See, when I joined this merry blogging trade in 1999, a blog was a web site. The whole site. In fact, it still is. Or at least it’s a cohesive sub-site, like the blogs a newspaper web site will also host for its writers.
The correct choice is either “entry” or “post.” You can have a “blog entry” or “blog post” but you can’t have a “blog blog.”
It bothers me because it adds confusion rather than clarity. When I first came across this usage I really thought that someone was creating a brand-new reverse-date diary-style web site every day.
At some point, there’s going to have to be a disambiguation, in which one of the meanings of “blog” will fall away and the other will continue. Will it mean a whole web site or will it mean a single entry? I’ll check in again in ten years or so. Currently, it’s clearly the newcomers which are using the word this way and they still seem to be in the minority.
The hackneyed headline triple play
The headline
Wired Youth Aim to Stir Peers and Sway Poland’s Vote contains three of the most hackneyed words used by lame headline-writers in North America: “aim,” “stir,” and “sway.” All it needs now is “spark” and “controversy” and it’d be a grand champion.
UPDATED: The unfortunate consequence of using an apostrophe when pluralizing letters
It is well known among those who closely observe the writing style of newspapers that the New York Times uses an apostrophe in acronyms and initialisms that are plural, such as CD’s or DVD’s.

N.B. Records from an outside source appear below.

// Top_convolution
module Top_convolution(
 input clk,
	input rst,
	input start,
	input en,
	input [12:0] addr,
	output [20:0] out,
	output [20:0] max_pl,
	output reg done,
	output pat_en,
	output [9:0] pat_addr,
	input [7:0] pat_dout,
	output img_en,
	output [17:0] img_addr,
	input [7:0] img_dout,
	output pc_en,
	output pc_we,
	output [9:0] pc_addr,
	output [10:0] pc_din,
	input [10:0] pc_dout,
	output ic_en,
	output ic_we,
	output [17:0] ic_addr,
	output [10:0] ic_din,
	input [10:0] ic_dout,
	output pl_en,
	output pl_we,
	output [12:0] pl_addr,
	output [20:0] pl_din,
	input [20:0] pl_dout
    );
Settings: LEC_CHECK=0, CAP_MARGIN=20, CORE_MARGIN=2, CORE_UTILIZATION=40, SLEW_MARGIN=20; clock period 10.0 ns.
run.sh (not shown) runs the stock make flow with config.mk's settings and CLKGATE_MAP_FILE=.
==> next run, changes <==
ABC_AREA = 1   (was unset)
CAP_MARGIN = 30   (was 20)
CORE_UTILIZATION = 70   (was 40)
CTS_CLUSTER_DIAMETER = 60   (was unset)
MAX_ROUTING_LAYER = met4   (was unset)
clock period = 7.55 ns   (was 10.0 ns; I/O delays follow)
Outcome:
- With this change the flow ran to the end with violations: negative setup slack
- final area increases by 10%
- clock skew climbs by 0.0071 ns
- sequential power is higher by 33%
- global-route usage goes up by 25 points
- clock power came out higher by 31%
==> next run, changes <==
ABC_AREA = unset   (was 1)
CAP_MARGIN = 20   (was 30)
CTS_CLUSTER_DIAMETER = 56   (was 60)
CTS_CLUSTER_SIZE = 49   (was unset)
MAX_ROUTING_LAYER = unset   (was met4)
SETUP_SLACK_MARGIN = 2.38   (was unset)
clock period = 8.36 ns   (was 7.55 ns; I/O delays follow)
After rerunning: The changed run finished clean. Setup slack is better by 0.73 ns. Total power decreases by 21%. Sequential share of layout area increases by 0.29 points. Core utilization increases by 1.6 points. Final area drops by 1.2%. Clock power decreases by 22%. Routed wire length shrinks by 9.7%. Worst hold slack is better by 0.029 ns.
==> next run, changes <==
CORE_UTILIZATION = 61   (was 70)
CTS_CLUSTER_DIAMETER = unset   (was 56)
SETUP_SLACK_MARGIN = unset   (was 2.38)
clock period = 7.25 ns   (was 8.36 ns; I/O delays follow)
Result: The new run reached the layout checks and failed them: negative setup slack. Clock-buffer cell count climbs by 13. Non-clock buffer count climbs by 97. Register-to-register slack degrades by 0.47 ns.
==> next run, changes <==
CORE_UTILIZATION = 17   (was 61)
CTS_CLUSTER_SIZE = unset   (was 49)
PLACE_DENSITY_LB_ADDON = 0.01   (was unset)
SLEW_MARGIN = 30   (was 20)
clock period = 13.3 ns   (was 7.25 ns; I/O delays follow)
Outcome:
- Now the flow finished clean
- hold slack hardly moves
- clock skew is about the same
- routed wire length rose by 28%
- setup slack gains 3.1 ns
- core utilization fell by 58 points
- design area fell by 5.0%
- count of clock-buffer cells in the layout rose by 12
- power fell by about 40%
- synthesized area stays the same
- global-route usage fell by 20 points
==> next run, changes <==
ABC_AREA = 1   (was unset)
CAP_MARGIN = 5   (was 20)
CORE_UTILIZATION = 70   (was 17)
CTS_CLUSTER_DIAMETER = 60   (was unset)
MAX_ROUTING_LAYER = met4   (was unset)
PLACE_DENSITY_LB_ADDON = unset   (was 0.01)
clock period = 5.83 ns   (was 13.3 ns; I/O delays follow)
What happened: The new run aborted during 5_1_grt on GRT-0232. Area after synthesis climbs by 3.5%. Die size drops by 74%. Synthesized cell count climbs by 23%.

========
Top_convolution again, from the RTL that the note above started with.
## Top_convolution
module Top_convolution(
 input clk,
	input rst,
	input start,
	input en,
	input [12:0] addr,
	output [20:0] out,
	output [20:0] max_pl,
	output reg done,
	output pat_en,
	output [9:0] pat_addr,
	input [7:0] pat_dout,
	output img_en,
	output [17:0] img_addr,
	input [7:0] img_dout,
	output pc_en,
	output pc_we,
	output [9:0] pc_addr,
	output [10:0] pc_din,
	input [10:0] pc_dout,
	output ic_en,
	output ic_we,
	output [17:0] ic_addr,
	output [10:0] ic_din,
	input [10:0] ic_dout,
	output pl_en,
	output pl_we,
	output [12:0] pl_addr,
	output [20:0] pl_din,
	input [20:0] pl_dout
    );
Settings: LEC_CHECK=0, CAP_MARGIN=30, CORE_MARGIN=2, CORE_UTILIZATION=72, PLACE_DENSITY_LB_ADDON=0.28, SLEW_MARGIN=20; clock period 7.14 ns.
The baseline never finished: it broke off in 5_1_grt.
==> next run, changes <==
Settings changed: CTS_CLUSTER_SIZE set to 51, PLACE_DENSITY_LB_ADDON 0.28 to 0.27.
Clock period 7.14 ns to 7.33 ns, I/O delays scaled along.
Outcome: This time the run ran to the end with violations: capacitance limit, slew limit, setup timing. Synthesized cell count stays the same. Synthesized area stays the same. Die area does not change.
No activity file was given, so power comes from the tool's default toggle rates.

Less well known is that the paper also uses them when writing out plural letters of the alphabet, which leads to this ridiculousness:
In kindergarten in Jersey City, he was scolded for his stubborn insistence on drawing two-tiered lowercase “a” ’s.

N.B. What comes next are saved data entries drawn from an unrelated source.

== the previous run ==
## GameModeEazy
module GameModeEazy(
input wire clk,
input wire rst,
input wire load,
input wire [63:0] load_board,
input wire [3:0]btn,
input wire [3:0]mode,
output wire [63:0] num,
output wire [15:0] judge
    );
reg [63:0] num_reg; 
reg [63:0] num_reg_last;
reg [3:0]position_reg;
reg [1:0]count;
assign num = num_reg;
judge m0(.num(num),.judge(judge));
always @ (posedge clk)
if (rst) begin
	num_reg = 64'b0001000000000000000000000000000000000000000000000000000000010000;
	count = 2'b00;
end
else if (load) begin
	num_reg = load_board;
end
else if (mode==4'b0011) begin
	if (count==2'b11) count=2'b00; else count=count+1'b1;
	num_reg_last=num_reg;
		if (btn[0]==1)
		begin		
			if (num_reg[3:0]==4'b0000)
				begin
					num_reg[3:0]=num_reg[19:16];
					num_reg[19:16]=4'b0000;
				end
			if (num_reg[7:4]==4'b0000)
				begin
					num_reg[7:4]=num_reg[23:20];
					num_reg[23:20]=4'b0000;
				end	
			if (num_reg[11:8]==4'b0000)
				begin
					num_reg[11:8]=num_reg[27:24];
					num_reg[27:24]=4'b0000;
				end	
			if (num_reg[15:12]==4'b0000)
				begin
					num_reg[15:12]=num_reg[31:28];
					num_reg[31:28]=4'b0000;
				end	
			if (num_reg[19:16]==4'b0000)
				begin
  ...
For scale: about 6800 cells after synthesis, about 69 flip-flops, roughly 160 I/O pins.
Settings: LEC_CHECK=0, CAP_MARGIN=20, CORE_MARGIN=2, CORE_UTILIZATION=64, CTS_CLUSTER_DIAMETER=255, CTS_CLUSTER_SIZE=98, GPL_ROUTABILITY_DRIVEN=1, PLACE_DENSITY=0.35, SLEW_MARGIN=20; clock period 21.6 ns.
run.sh (not shown) runs the stock make flow with config.mk's settings and CLKGATE_MAP_FILE=.
The previous run did not run to completion, as it errored out during clock tree synthesis.
For the current run, these inputs were changed with respect to the previous run:
Settings: clearing PLACE_DENSITY, which used to be 0.35; swapping 64 for 51 in CORE_UTILIZATION; swapping 21.6 for 14.9 in the clock period (ns, I/O delays scaled along).
### Flow results
Not one of the current run and the previous run finished clean. The previous run got as far as clock tree synthesis, where a tool error ended the run. The current run never completed, since it errored out during global routing. Re weighted congestion reported at the end of routability-driven placement: the current run and the previous run aren't equal, and the higher value belongs to the previous run. Looking at placeable core area across the current run and the previous run, the one that comes out higher is the current run. Die size, the current run vs the previous run: up by more than a quarter.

That’s a plural “a” in two-tiered lowercase “a” ’s.
It is a slight irony, as it appears in an article about changing the typeface of road signs to improve their readability, The Road to Clarity.
The first problem is putting the apostrophe and the “s” outside the quote marks: two-tiered lowercase “a’s.” would be slightly more readable. It would allow the space to be removed before the apostrophe, which in any case isn’t really doing a very good job at keeping the double closing quote marks and the apostrophe apart.
Having the quote marks at all reduces readability further: two-tiered lowercase a’s. would be still better.
Of course, using a capital “A” would be still more readable, but it’s the lowercase letter “a” that’s being written about.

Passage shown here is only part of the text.